FAD-dependent alcohol oxidases (AOX) are key enzymes of methylotrophic organisms that can utilize lower primary alcohols as sole source of carbon and energy. Here we report the crystal structure analysis of the methanol oxidase AOX1 from Pichia pastoris. The crystallographic phase problem was solved by means of Molecular Replacement in combination with initial structure rebuilding using Rosetta model completion and relaxation against an averaged electron density map. The subunit arrangement of the homo-octameric AOX1 differs from that of octameric vanillyl alcohol oxidase and other dimeric or tetrameric alcohol oxidases, due to the insertion of two large protruding loop regions and an additional C-terminal extension in AOX1. In comparison to other alcohol oxidases, the active site cavity of AOX1 is significantly reduced in size, which could explain the observed preference for methanol as substrate. All AOX1 subunits of the structure reported here harbor a modified flavin adenine dinucleotide, which contains an arabityl chain instead of a ribityl chain attached to the isoalloxazine ring.

Fig 1. The structure of one P. pastoris AOX1 subunit.

The two views are related by rotating the molecule by 180 degrees. (a) Rainbow colored cartoon representation of the AOX1 monomer. FAD is depicted in ball-and-stick representation; the position of the PP loop (residues 13–17) is highlighted as blue balls and sticks. N- and C-termini are labeled. (b) Superposition with Choline oxidase (PDB: 3LJP) and domain organization of the AOX1 subunit, both proteins represented as cartoon. The FAD-binding domain (AOX1, residues 1–155, 192–306 and 568–663) is colored wheat and a substrate-binding domain (AOX1, residues 156–191 and 307–567) is colored dirty violet. Residues forming insertions are colored purple and red for substrate- and FAD-binding domains, respectively. Choline oxidase is colored grey. (c) Monomer of AOX1 with residues involved in octamer formation depicted as surface representation, colored as in b (d) Monomer of AOX1 with residues involved in dimer formation (inter tetramer interactions) highlighted with yellow dots. Colors are chosen as in (b) and (c).

Fig 2. The quaternary structure of P. pastoris AOX1.

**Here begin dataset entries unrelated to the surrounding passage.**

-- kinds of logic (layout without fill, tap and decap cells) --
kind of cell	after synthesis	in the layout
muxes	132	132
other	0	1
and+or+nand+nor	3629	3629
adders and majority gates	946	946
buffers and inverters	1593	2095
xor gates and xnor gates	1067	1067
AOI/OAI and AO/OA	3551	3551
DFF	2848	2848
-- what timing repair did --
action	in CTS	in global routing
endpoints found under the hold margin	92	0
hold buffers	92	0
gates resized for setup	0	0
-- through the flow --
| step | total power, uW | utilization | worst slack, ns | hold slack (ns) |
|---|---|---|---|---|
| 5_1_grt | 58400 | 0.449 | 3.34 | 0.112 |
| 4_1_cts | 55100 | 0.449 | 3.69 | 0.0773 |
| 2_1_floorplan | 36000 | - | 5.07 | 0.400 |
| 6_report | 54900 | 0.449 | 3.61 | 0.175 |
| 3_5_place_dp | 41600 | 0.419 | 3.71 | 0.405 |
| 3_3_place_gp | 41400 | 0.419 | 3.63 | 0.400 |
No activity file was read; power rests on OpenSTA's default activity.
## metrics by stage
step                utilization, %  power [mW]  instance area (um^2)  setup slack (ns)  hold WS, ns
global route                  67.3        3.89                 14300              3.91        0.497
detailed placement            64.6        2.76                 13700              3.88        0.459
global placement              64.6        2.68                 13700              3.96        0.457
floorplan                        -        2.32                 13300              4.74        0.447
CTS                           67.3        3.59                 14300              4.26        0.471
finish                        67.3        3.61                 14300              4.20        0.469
## src/rtl/r2y_pkg.sv

```systemverilog
// Shared types, constants and helper functions of the RGB to planar YUV 4:2:0 converter.
`timescale 1ns / 1ps
`default_nettype none

package r2y_pkg;

  // Default frame size limits, handed down as top level parameter defaults.
  localparam int unsigned DEF_MAX_WIDTH  = 4096;
  localparam int unsigned DEF_MAX_HEIGHT = 4096;

  // Configuration port.
  localparam int unsigned CFG_W     = 13;
  localparam int unsigned CFG_IDX_W = 1;
  localparam int unsigned DIM_W     = CFG_W + 1;

  localparam logic [CFG_IDX_W-1:0] REG_IMAGE_WIDTH  = 1'b0;
  localparam logic [CFG_IDX_W-1:0] REG_IMAGE_HEIGHT = 1'b1;

  localparam logic [CFG_W-1:0] IMAGE_WIDTH_RST  = 13'd640;
  localparam logic [CFG_W-1:0] IMAGE_HEIGHT_RST = 13'd480;

  // Payload widths.
  localparam int unsigned PIX_W         = 8;
  localparam int unsigned LUMA_ADDR_W   = 24;
  localparam int unsigned CHROMA_ADDR_W = 25;

  // Q16 color coefficients (magnitudes; signs are applied in the datapath).
  localparam int unsigned SUM_W = 26;
  localparam logic [15:0] Q_YR  = 16'd19595;
  localparam logic [15:0] Q_YG  = 16'd38470;
  localparam logic [15:0] Q_YB  = 16'd7471;
  localparam logic [15:0] Q_UR  = 16'd9634;
  localparam logic [15:0] Q_UG  = 16'd18940;
  localparam logic [15:0] Q_UB  = 16'd28574;
  localparam logic [15:0] Q_VR  = 16'd40305;
  localparam logic [15:0] Q_VG  = 16'd33751;
  localparam logic [15:0] Q_VB  = 16'd6554;
  localparam logic [SUM_W-1:0] Q_OFS = 26'd8388608;

  // Address side results that travel from the address generator to the output register.
  typedef struct packed {
    logic [LUMA_ADDR_W-1:0]   luma_addr;
    logic                     chroma_valid;
    logic [CHROMA_ADDR_W-1:0] u_addr;
    logic [CHROMA_ADDR_W-1:0] v_addr;
    logic                     frame_last;
  } addr_t;

  // Effective dimension: bit 0 cleared, then limited to 2..max (max also made even).
  function automatic logic [DIM_W-1:0] eff_dim(input logic [CFG_W-1:0] v,
                                               input int unsigned maxv);
    logic [DIM_W-1:0] m;
    logic [DIM_W-1:0] r;
    m = DIM_W'(maxv) & ~DIM_W'(1);
    if (m < DIM_W'(2)) m = DIM_W'(2);
    r = {1'b0, v[CFG_W-1:1], 1'b0};
    if (r < DIM_W'(2)) r = DIM_W'(2);
    if (r > m) r = m;
    return r;
  endfunction

  // Truncate a Q16 sum to an integer and saturate it to 0..255.
  function automatic logic [PIX_W-1:0] sat_q16(input logic signed [SUM_W-1:0] s);
    logic [PIX_W-1:0] t;
    if (s[SUM_W-1]) begin
      t = '0;
    end else if (s[SUM_W-2:16+PIX_W] != '0) begin
      t = '1;
    end else begin
      t = s[16+PIX_W-1:16];
    end
    return t;
  endfunction

endpackage

`default_nettype wire

```

## src/rtl/r2y_if.sv

```systemverilog
// Valid/ready channel interfaces for source pixels and converted results.
`timescale 1ns / 1ps
`default_nettype none

interface r2y_pix_if;
  import r2y_pkg::*;
  logic             valid;
  logic             ready;
  logic [PIX_W-1:0] red;
  logic [PIX_W-1:0] green;
  logic [PIX_W-1:0] blue;

  modport source(output valid, red, green, blue, input ready);
  modport sink(input valid, red, green, blue, output ready);
endinterface

interface r2y_yuv_if;
  import r2y_pkg::*;
  logic                     valid;
  logic                     ready;
  logic [PIX_W-1:0]         luma;
  logic [LUMA_ADDR_W-1:0]   luma_addr;
  logic                     chroma_valid;
  logic [PIX_W-1:0]         chroma_u;
  logic [PIX_W-1:0]         chroma_v;
  logic [CHROMA_ADDR_W-1:0] u_addr;
  logic [CHROMA_ADDR_W-1:0] v_addr;
  logic                     frame_last;

  modport source(output valid, luma, luma_addr, chroma_valid, chroma_u, chroma_v,
                 u_addr, v_addr, frame_last, input ready);
  modport sink(input valid, luma, luma_addr, chroma_valid, chroma_u, chroma_v,
               u_addr, v_addr, frame_last, output ready);
endinterface

`default_nettype wire

```

## src/rtl/rgb_to_yuv420_planar_core.sv

```systemverilog
// Top level of the RGB to planar YUV 4:2:0 converter with its output register.
//
// Usage: source pixels enter on in_pix, one RGB item per pixel, in bottom-up order
// (last source row first, left to right within a row). Each item yields exactly one
// result item on out_yuv: the luma byte with its Y plane offset, and on pixels whose
// source row and column are both even also U and V bytes with their offsets in the
// U plane (base width*height) and V plane (base width*height*5/4).
// frame_last marks the last pixel of a frame, after which addressing starts over.
// Frame size is set through cfg_we/cfg_index/cfg_wdata while the block is idle;
// any write restarts the frame. Dimensions are forced even and into 2..MAX.
// Each result is registered: it is valid on the clock after its pixel is taken.
// Throughput is one item per cycle; the color math is constant multiplies and the
// address path is counter adds, all between the input and the result register.
// If the receiver stalls, the result register holds its item and in_pix.ready
// drops only while that register is full and out_yuv.ready is low.
// Reset (rst_n low, synchronous) loads 640 x 480 and empties the result register.
`timescale 1ns / 1ps
`default_nettype none

module rgb_to_yuv420_planar_core #(
  parameter int unsigned MAX_WIDTH  = r2y_pkg::DEF_MAX_WIDTH,
  parameter int unsigned MAX_HEIGHT = r2y_pkg::DEF_MAX_HEIGHT
) (
  input  logic                          clk,
  input  logic                          rst_n,
  input  logic                          cfg_we,
  input  logic [r2y_pkg::CFG_IDX_W-1:0] cfg_index,
  input  logic [r2y_pkg::CFG_W-1:0]     cfg_wdata,
  r2y_pix_if.sink                       in_pix,
  r2y_yuv_if.source                     out_yuv
);
  import r2y_pkg::*;

  logic             in_ready;
  logic             advance;
  addr_t            addr;
  logic [PIX_W-1:0] luma;
  logic [PIX_W-1:0] chroma_u;
  logic [PIX_W-1:0] chroma_v;

  logic             out_valid_r, out_valid_nxt;
  addr_t            addr_r;
  logic [PIX_W-1:0] luma_r;
  logic [PIX_W-1:0] chroma_u_r;
  logic [PIX_W-1:0] chroma_v_r;

  // A new item can enter whenever the result register is empty or being drained.
  assign in_ready     = !out_valid_r || out_yuv.ready;
  assign in_pix.ready = in_ready;
  assign advance      = in_pix.valid && in_ready;

  r2y_addr #(
    .MAX_WIDTH (MAX_WIDTH),
    .MAX_HEIGHT(MAX_HEIGHT)
  ) u_addr (
    .clk      (clk),
    .rst_n    (rst_n),
    .cfg_we   (cfg_we),
    .cfg_index(cfg_index),
    .cfg_wdata(cfg_wdata),
    .advance  (advance),
    .addr     (addr)
  );

  r2y_color u_color (
    .red      (in_pix.red),
    .green    (in_pix.green),
    .blue     (in_pix.blue),
    .chroma_en(addr.chroma_valid),
    .luma     (luma),
    .chroma_u (chroma_u),
    .chroma_v (chroma_v)
  );

  always_comb begin
    out_valid_nxt = out_valid_r;
    if (advance) begin
      out_valid_nxt = 1'b1;
    end else if (out_yuv.ready) begin
      out_valid_nxt = 1'b0;
    end
  end

  always_ff @(posedge clk) begin
    if (!rst_n) begin
      out_valid_r <= 1'b0;
    end else begin
      out_valid_r <= out_valid_nxt;
    end
  end

  // Payload is loaded only when an item is taken, so a stalled result holds steady.
  always_ff @(posedge clk) begin
    if (advance) begin
      addr_r     <= addr;
      luma_r     <= luma;
      chroma_u_r <= chroma_u;
      chroma_v_r <= chroma_v;
    end
  end

  assign out_yuv.valid        = out_valid_r;
  assign out_yuv.luma         = luma_r;
  assign out_yuv.luma_addr    = addr_r.luma_addr;
  assign out_yuv.chroma_valid = addr_r.chroma_valid;
  assign out_yuv.chroma_u     = chroma_u_r;
  assign out_yuv.chroma_v     = chroma_v_r;
  assign out_yuv.u_addr       = addr_r.u_addr;
  assign out_yuv.v_addr       = addr_r.v_addr;
  assign out_yuv.frame_last   = addr_r.frame_last;

endmodule

`default_nettype wire

```

## src/rtl/r2y_color.sv

```systemverilog
// Fixed point RGB to Y, U, V conversion with truncation and saturation.
`timescale 1ns / 1ps
`default_nettype none

module r2y_color (
  input  logic [r2y_pkg::PIX_W-1:0] red,
  input  logic [r2y_pkg::PIX_W-1:0] green,
  input  logic [r2y_pkg::PIX_W-1:0] blue,
  input  logic                      chroma_en,
  output logic [r2y_pkg::PIX_W-1:0] luma,
  output logic [r2y_pkg::PIX_W-1:0] chroma_u,
  output logic [r2y_pkg::PIX_W-1:0] chroma_v
);
  import r2y_pkg::*;

  logic [SUM_W-1:0]        y_sum;
  logic [SUM_W-1:0]        u_pos;
  logic [SUM_W-1:0]        u_neg;
  logic [SUM_W-1:0]        v_pos;
  logic [SUM_W-1:0]        v_neg;
  logic signed [SUM_W-1:0] u_sum;
  logic signed [SUM_W-1:0] v_sum;

  // Every term is a small constant product; the sums stay well inside SUM_W bits.
  assign y_sum = SUM_W'(red) * SUM_W'(Q_YR) + SUM_W'(green) * SUM_W'(Q_YG)
               + SUM_W'(blue) * SUM_W'(Q_YB);
  assign u_pos = Q_OFS + SUM_W'(blue) * SUM_W'(Q_UB);
  assign u_neg = SUM_W'(red) * SUM_W'(Q_UR) + SUM_W'(green) * SUM_W'(Q_UG);
  assign v_pos = Q_OFS + SUM_W'(red) * SUM_W'(Q_VR);
  assign v_neg = SUM_W'(green) * SUM_W'(Q_VG) + SUM_W'(blue) * SUM_W'(Q_VB);
  assign u_sum = $signed(u_pos) - $signed(u_neg);
  assign v_sum = $signed(v_pos) - $signed(v_neg);

  assign luma     = sat_q16($signed(y_sum));
  assign chroma_u = chroma_en ? sat_q16(u_sum) : '0;
  assign chroma_v = chroma_en ? sat_q16(v_sum) : '0;

endmodule

`default_nettype wire

```

## src/rtl/r2y_addr.sv

```systemverilog
// Frame position tracking and planar buffer address generation.
`timescale 1ns / 1ps
`default_nettype none

module r2y_addr #(
  parameter int unsigned MAX_WIDTH  = r2y_pkg::DEF_MAX_WIDTH,
  parameter int unsigned MAX_HEIGHT = r2y_pkg::DEF_MAX_HEIGHT
) (
  input  logic                          clk,
  input  logic                          rst_n,
  input  logic                          cfg_we,
  input  logic [r2y_pkg::CFG_IDX_W-1:0] cfg_index,
  input  logic [r2y_pkg::CFG_W-1:0]     cfg_wdata,
  input  logic                          advance,
  output r2y_pkg::addr_t                addr
);
  import r2y_pkg::*;

  localparam int unsigned EWW = $clog2(MAX_WIDTH + 1);
  localparam int unsigned EHW = $clog2(MAX_HEIGHT + 1);
  localparam int unsigned CW  = (MAX_WIDTH > 2) ? $clog2(MAX_WIDTH) : 1;
  localparam int unsigned RW  = (MAX_HEIGHT > 2) ? $clog2(MAX_HEIGHT) : 1;
  localparam int unsigned PW  = EWW + EHW;
  localparam int unsigned XW  = (PW > CHROMA_ADDR_W) ? PW : CHROMA_ADDR_W;

  localparam logic [EWW-1:0] W_RST = EWW'(eff_dim(IMAGE_WIDTH_RST, MAX_WIDTH));
  localparam logic [EHW-1:0] H_RST = EHW'(eff_dim(IMAGE_HEIGHT_RST, MAX_HEIGHT));
  localparam logic [PW-1:0]  PLANE_RST = PW'(W_RST) * PW'(H_RST);
  localparam logic [RW-1:0]  ROW_RST = RW'(H_RST - EHW'(1));

  logic [EWW-1:0]           w_eff_r, w_eff_nxt;
  logic [EHW-1:0]           h_eff_r, h_eff_nxt;
  logic [PW-1:0]            plane_r, plane_nxt;
  logic [CW-1:0]            col_r, col_nxt;
  logic [RW-1:0]            row_r, row_nxt;
  logic [LUMA_ADDR_W-1:0]   luma_cnt_r, luma_cnt_nxt;
  logic [CHROMA_ADDR_W-1:0] chroma_cnt_r, chroma_cnt_nxt;

  logic          col_end;
  logic          chroma;
  logic          last;
  logic [XW-1:0] plane_x;
  logic [XW-1:0] u_full;
  logic [XW-1:0] v_full;

  assign col_end = (col_r == CW'(w_eff_r - EWW'(1)));
  assign chroma  = !row_r[0] && !col_r[0];
  assign last    = (row_r == '0) && col_end;

  // The counters wrap at their address widths, which matches the masked addresses.
  assign plane_x = XW'(plane_r);
  assign u_full  = plane_x + XW'(chroma_cnt_r);
  assign v_full  = plane_x + (plane_x >> 2) + XW'(chroma_cnt_r);

  assign addr.luma_addr    = luma_cnt_r;
  assign addr.chroma_valid = chroma;
  assign addr.u_addr       = chroma ? u_full[CHROMA_ADDR_W-1:0] : '0;
  assign addr.v_addr       = chroma ? v_full[CHROMA_ADDR_W-1:0] : '0;
  assign addr.frame_last   = last;

  always_comb begin
    w_eff_nxt      = w_eff_r;
    h_eff_nxt      = h_eff_r;
    plane_nxt      = plane_r;
    col_nxt        = col_r;
    row_nxt        = row_r;
    luma_cnt_nxt   = luma_cnt_r;
    chroma_cnt_nxt = chroma_cnt_r;
    if (cfg_we) begin
      // Any register write restarts the frame with the new dimensions.
      if (cfg_index == REG_IMAGE_WIDTH) begin
        w_eff_nxt = EWW'(eff_dim(cfg_wdata, MAX_WIDTH));
      end
      if (cfg_index == REG_IMAGE_HEIGHT) begin
        h_eff_nxt = EHW'(eff_dim(cfg_wdata, MAX_HEIGHT));
      end
      plane_nxt      = PW'(w_eff_nxt) * PW'(h_eff_nxt);
      col_nxt        = '0;
      row_nxt        = RW'(h_eff_nxt - EHW'(1));
      luma_cnt_nxt   = '0;
      chroma_cnt_nxt = '0;
    end else if (advance) begin
      if (last) begin
        col_nxt        = '0;
        row_nxt        = RW'(h_eff_r - EHW'(1));
        luma_cnt_nxt   = '0;
        chroma_cnt_nxt = '0;
      end else begin
        luma_cnt_nxt = luma_cnt_r + LUMA_ADDR_W'(1);
        if (chroma) begin
          chroma_cnt_nxt = chroma_cnt_r + CHROMA_ADDR_W'(1);
        end
        if (col_end) begin
          col_nxt = '0;
          row_nxt = row_r - RW'(1);
        end else begin
          col_nxt = col_r + CW'(1);
        end
      end
    end
  end

  always_ff @(posedge clk) begin
    if (!rst_n) begin
      w_eff_r      <= W_RST;
      h_eff_r      <= H_RST;
      plane_r      <= PLANE_RST;
      col_r        <= '0;
      row_r        <= ROW_RST;
      luma_cnt_r   <= '0;
      chroma_cnt_r <= '0;
    end else begin
      w_eff_r      <= w_eff_nxt;
      h_eff_r      <= h_eff_nxt;
      plane_r      <= plane_nxt;
      col_r        <= col_nxt;
      row_r        <= row_nxt;
      luma_cnt_r   <= luma_cnt_nxt;
      chroma_cnt_r <= chroma_cnt_nxt;
    end
  end

endmodule

`default_nettype wire
```

## src/flat_wrapper.sv

```systemverilog
// flat-port wrapper written by rule: the top's interface ports become plain ports
module rgb_to_yuv420_planar_core_flat import r2y_pkg::*;
#(
  parameter int unsigned MAX_WIDTH  = r2y_pkg::DEF_MAX_WIDTH,
  parameter int unsigned MAX_HEIGHT = r2y_pkg::DEF_MAX_HEIGHT
)
  (clk, rst_n, cfg_we, cfg_index, cfg_wdata, in_pix_valid, in_pix_red, in_pix_green, in_pix_blue, in_pix_ready, out_yuv_valid, out_yuv_luma, out_yuv_luma_addr, out_yuv_chroma_valid, out_yuv_chroma_u, out_yuv_chroma_v, out_yuv_u_addr, out_yuv_v_addr, out_yuv_frame_last, out_yuv_ready);
  r2y_pix_if in_pix_i ();
  r2y_yuv_if out_yuv_i ();
  input  logic clk;
  input  logic rst_n;
  input  logic cfg_we;
  input  logic [r2y_pkg::CFG_IDX_W-1:0] cfg_index;
  input  logic [r2y_pkg::CFG_W-1:0] cfg_wdata;
  input wire logic [$bits(in_pix_i.valid)-1:0] in_pix_valid;
  input wire logic [$bits(in_pix_i.red)-1:0] in_pix_red;
  input wire logic [$bits(in_pix_i.green)-1:0] in_pix_green;
  input wire logic [$bits(in_pix_i.blue)-1:0] in_pix_blue;
  output wire logic [$bits(in_pix_i.ready)-1:0] in_pix_ready;
  output wire logic [$bits(out_yuv_i.valid)-1:0] out_yuv_valid;
  output wire logic [$bits(out_yuv_i.luma)-1:0] out_yuv_luma;
  output wire logic [$bits(out_yuv_i.luma_addr)-1:0] out_yuv_luma_addr;
  output wire logic [$bits(out_yuv_i.chroma_valid)-1:0] out_yuv_chroma_valid;
  output wire logic [$bits(out_yuv_i.chroma_u)-1:0] out_yuv_chroma_u;
  output wire logic [$bits(out_yuv_i.chroma_v)-1:0] out_yuv_chroma_v;
  output wire logic [$bits(out_yuv_i.u_addr)-1:0] out_yuv_u_addr;
  output wire logic [$bits(out_yuv_i.v_addr)-1:0] out_yuv_v_addr;
  output wire logic [$bits(out_yuv_i.frame_last)-1:0] out_yuv_frame_last;
  input wire logic [$bits(out_yuv_i.ready)-1:0] out_yuv_ready;
  assign in_pix_i.valid = in_pix_valid;
  assign in_pix_i.red = in_pix_red;
  assign in_pix_i.green = in_pix_green;
  assign in_pix_i.blue = in_pix_blue;
  assign in_pix_ready = in_pix_i.ready;
  assign out_yuv_valid = out_yuv_i.valid;
  assign out_yuv_luma = out_yuv_i.luma;
  assign out_yuv_luma_addr = out_yuv_i.luma_addr;
  assign out_yuv_chroma_valid = out_yuv_i.chroma_valid;
  assign out_yuv_chroma_u = out_yuv_i.chroma_u;
  assign out_yuv_chroma_v = out_yuv_i.chroma_v;
  assign out_yuv_u_addr = out_yuv_i.u_addr;
  assign out_yuv_v_addr = out_yuv_i.v_addr;
  assign out_yuv_frame_last = out_yuv_i.frame_last;
  assign out_yuv_i.ready = out_yuv_ready;
  rgb_to_yuv420_planar_core #(.MAX_WIDTH(MAX_WIDTH), .MAX_HEIGHT(MAX_HEIGHT)) u_core (.clk(clk), .rst_n(rst_n), .cfg_we(cfg_we), .cfg_index(cfg_index), .cfg_wdata(cfg_wdata), .in_pix(in_pix_i), .out_yuv(out_yuv_i));
endmodule
```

Top view represents an octamer with individually colored monomers in surface representation, of which one monomer is colored as in Fig 1C. The middle view represents the cartoon representation of the octamer with one inter-tetramer dimer highlighted by different coloring: one monomer as in Fig 1D and the second one with substrate binding domain colored in dark olive and insertions in marine. Zoomed in view of the marked rectangular area depicting more detailed intersubunit interactions is presented beneath the individual octamer orientation. (a) View along 2-fold axis (b) AOX1 octamer upon rotation the “a” view by 90 degrees. (c) AOX1 octamer viewed along the 4-fold axis upon rotation the “b” view by 90 degrees. The second tetramer is depicted as surface.

Fig 3. Modified a-FAD.

Calculated mFo-DFc omit electron density map contoured at 3.5 σ level clearly indicates the presence of modified a-FAD molecule bound to the active site of AOX1 monomer. The bound cofactor molecule is presented in ball-and-stick representation and the accompanying water molecule is depicted as a red sphere. Atoms of the isoalloxazine ring that are important for catalysis are marked (N10, N5) as well as carbon (C2’) and oxygen (O2’) atoms affected by epimerization. (a) Not modified FAD cofactor. (b) Modified a-FAD, the changed chiral configuration center is labeled as C2’.

Fig 4. Comparison of AOX1 and choline oxidase active sites.

AOX1 monomer is colored as in Fig 2C, the CO is colored grey. The residues delimiting the substrate binding cavity are labeled and represented as sticks. Modified a-FAD is depicted in ball-and-stick representation. (a) The active site of AOX1 with cavities depicted in atom colored surface representation. The substrate binding cavity is marked with blurred red rim. The water molecule, which is bound close to the isoalloxazine ring, is depicted as sphere. Polar interactions are marked as dashed lines. (b) The active site of Choline oxidase with cavities depicted in surface representation. The substrate binding cavity is marked with blurred red rim. (c) Cartoon representation of superimposed AOX1 and Choline Oxidase monomers.

Fig 5. Active site comparison between AOX1 and choline oxidase complexed with glycine betaine.

AOX1 monomer is colored as in Fig 2C and Fig 4, the CO is colored grey. Residues delimiting the substrate binding cavity are labeled and represented as sticks. Modified a-FAD is depicted in ball-and-stick representation. Superposition with the closely related CO in a complex with product glycine betaine (PDB id: 4MJW) indicates that the water molecule in the AOX1 active site, depicted as magenta sphere, occupies similar position as one oxygen of the carboxylic group of the bound product molecule.